The absence of this feeling is the exception. There it is. Assyria, Egypt,
Greece, Rome, Hindustan, China, Mexico, and the darkest heathen tribes, as a
general rule, are agreed on this point—however strange and diverse their
ideas of God, and religion, and the soul. Will anyone tell me—that we do not
know this?
(c) We find, moreover, that the only thing which has ever
enabled men and women to look forward to the future without fear, and has
given them peace in life, and hope in death, is that religion which Jesus
Christ brought
into the world nearly nineteen hundred years ago,
and of which Christ Himself is the sun, and center, and root, and
foundation. Christ, I say emphatically—Christ and His Divinity— Christ and
His atoning death— Christ and His resurrection— Christ and His life in
heaven.

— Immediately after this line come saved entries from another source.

==> src/rtl/loop_counter.sv <==
// loop_counter: programmable up/down loop counter with
// free-run, saturate, reload and one-shot terminal modes.
module loop_counter #(
  parameter int WORD_SIZE  = 32,
  parameter int STEP_WIDTH = 8,
  parameter int NEG_EDGE   = 1
) (
  input  logic                  clk,
  input  logic                  rst,
  input  logic                  clear,
  input  logic                  load,
  input  logic [WORD_SIZE-1:0]  load_data,
  input  logic [WORD_SIZE-1:0]  limit,
  input  logic [STEP_WIDTH-1:0] step,
  input  logic                  dir,
  input  logic [1:0]            mode,
  input  logic                  count_enable,
  output logic [WORD_SIZE-1:0]  count,
  output logic                  at_limit,
  output logic                  done,
  output logic                  overflow
);

  localparam int XW = WORD_SIZE + 1;
  localparam int PADW = XW - STEP_WIDTH;

  localparam logic [0:0] ST_RUN  = 1'b0;
  localparam logic [0:0] ST_HALT = 1'b1;

  localparam logic [1:0] M_FREE    = 2'b00;
  localparam logic [1:0] M_SAT     = 2'b01;
  localparam logic [1:0] M_RELOAD  = 2'b10;
  localparam logic [1:0] M_ONESHOT = 2'b11;

  logic [WORD_SIZE-1:0] count_q, count_d;
  logic [WORD_SIZE-1:0] reload_q, reload_d;
  logic                 done_q, done_d;
  logic                 ovf_q, ovf_d;
  logic [0:0]           state_q, state_d;

  logic [XW-1:0]        step_x;
  logic [XW-1:0]        sum_x;
  logic [XW-1:0]        diff_x;
  logic [XW-1:0]        next_x;
  logic [WORD_SIZE-1:0] next_w;
  logic                 carry;
  logic                 step_nz;
  logic                 hit_up;
  logic                 hit_dn;
  logic                 hit;
  logic                 advance;

  // Extended-width arithmetic: top bit carries the wrap indication
  always_comb begin
    step_x  = {{PADW{1'b0}}, step};
    sum_x   = {1'b0, count_q} + step_x;
    diff_x  = {1'b0, count_q} - step_x;
    next_x  = dir ? diff_x : sum_x;
    next_w  = next_x[WORD_SIZE-1:0];
    carry   = next_x[WORD_SIZE];
    step_nz = |step;
    hit_up  = sum_x >= {1'b0, limit};
    hit_dn  = diff_x[WORD_SIZE] ||
              (diff_x[WORD_SIZE-1:0] <= limit);
    hit     = step_nz & (dir ? hit_dn : hit_up);
    advance = count_enable & step_nz &
              (state_q == ST_RUN);
  end

  // Next-state selection: clear beats load beats counting
  always_comb begin
    count_d  = count_q;
    reload_d = reload_q;
    done_d   = 1'b0;
    ovf_d    = ovf_q;
    state_d  = state_q;
    if (clear) begin
      count_d  = '0;
      reload_d = '0;
      ovf_d    = 1'b0;
      state_d  = ST_RUN;
    end else if (load) begin
      count_d  = load_data;
      reload_d = load_data;
      ovf_d    = 1'b0;
      state_d  = ST_RUN;
    end else if (advance) begin
      unique case (mode)
        M_FREE: begin
          count_d = next_w;
          if (carry) begin
            done_d = 1'b1;
            ovf_d  = 1'b1;
          end
        end
        M_SAT: begin
          if (hit) begin
            count_d = limit;
            done_d  = (count_q != limit);
          end else begin
            count_d = next_w;
          end
        end
        M_RELOAD: begin
          if (hit) begin
            count_d = reload_q;
            done_d  = 1'b1;
          end else begin
            count_d = next_w;
          end
        end
        M_ONESHOT: begin
          if (hit) begin
            count_d = limit;
            done_d  = 1'b1;
            state_d = ST_HALT;
          end else begin
            count_d = next_w;
          end
        end
        default: begin
          count_d = count_q;
        end
      endcase
    end
  end

  generate
    if (NEG_EDGE != 0) begin : g_neg
      // State registers updated on the falling clock edge
      always_ff @(negedge clk or negedge rst) begin
        if (!rst) begin
          count_q  <= '0;
          reload_q <= '0;
          done_q   <= 1'b0;
          ovf_q    <= 1'b0;
          state_q  <= ST_RUN;
        end else begin
          count_q  <= count_d;
          reload_q <= reload_d;
          done_q   <= done_d;
          ovf_q    <= ovf_d;
          state_q  <= state_d;
        end
      end
    end else begin : g_pos
      // State registers updated on the rising clock edge
      always_ff @(posedge clk or negedge rst) begin
        if (!rst) begin
          count_q  <= '0;
          reload_q <= '0;
          done_q   <= 1'b0;
          ovf_q    <= 1'b0;
          state_q  <= ST_RUN;
        end else begin
          count_q  <= count_d;
          reload_q <= reload_d;
          done_q   <= done_d;
          ovf_q    <= ovf_d;
          state_q  <= state_d;
        end
      end
    end
  endgenerate

  // Outputs: registered state plus a live limit compare
  always_comb begin
    count    = count_q;
    done     = done_q;
    overflow = ovf_q;
    at_limit = (count_q == limit);
  end

endmodule

==> config.mk <==
export PLATFORM = sky130hd
export DESIGN_NAME = loop_counter
export DESIGN_NICKNAME = d
export VERILOG_FILES = /design/src/rtl/loop_counter.sv
export SDC_FILE = /design/constraint.sdc
export NUM_CORES = 1
export LEC_CHECK = 0
export CORE_MARGIN = 2
export CORE_UTILIZATION = 54
export CTS_CLUSTER_DIAMETER = 150
export DETAILED_ROUTE_END_ITERATION = 10
export GPL_TIMING_DRIVEN = 0
export HOLD_SLACK_MARGIN = 0.15
export PLACE_DENSITY = 0.79
export SKIP_LAST_GASP = 1
export SLEW_MARGIN = 10
export SYNTH_ARGS = -nofsm -noshare
export SYNTH_HDL_FRONTEND = slang
export SYNTH_SLANG_ARGS = --single-unit
==> constraint.sdc <==
create_clock -name clk -period 13 [get_ports clk]
set_input_delay 2.6 -clock clk [delete_from_list [all_inputs] [get_ports clk]]
set_output_delay 2.6 -clock clk [all_outputs]
set_load 0.01 [all_outputs]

Yes! that very religion of Christ, which some tell us they cannot
receive because of the mysteries and difficulties of its creed, has made the
deepest moral mark on mankind that has been made since man was created.
Nothing called religion, whether Classic heathenism, or Buddhism, or
Confucianism, or Mohammadanism, has ever produced effects on consciences and
conduct, which can bear comparison for a moment with the effects produced by
Christianity! The changes which have taken place in the state of the world
before Christ—and the world after Christ—and the difference at this day
between those parts of the globe where the Bible is read, and those where it
is not known, are great apparent facts which have never been explained away.
The holiest lives and the happiest deaths which have been seen on the earth
for eighteen centuries have been the result of the supernatural theology of
the Bible, of faith in and of obedience to Christ, and the story of the
cross! I challenge any one to deny this.
(d) We find, above all, that the Historic Founder of
Christianity, Jesus Christ Himself, is a great fact which has been before
the world for eighteen centuries, and has completely baffled all the efforts
of infidels and non-Christians to explain it away.
No skeptical
writer has ever given a satisfactory answer to the question "Who was Christ?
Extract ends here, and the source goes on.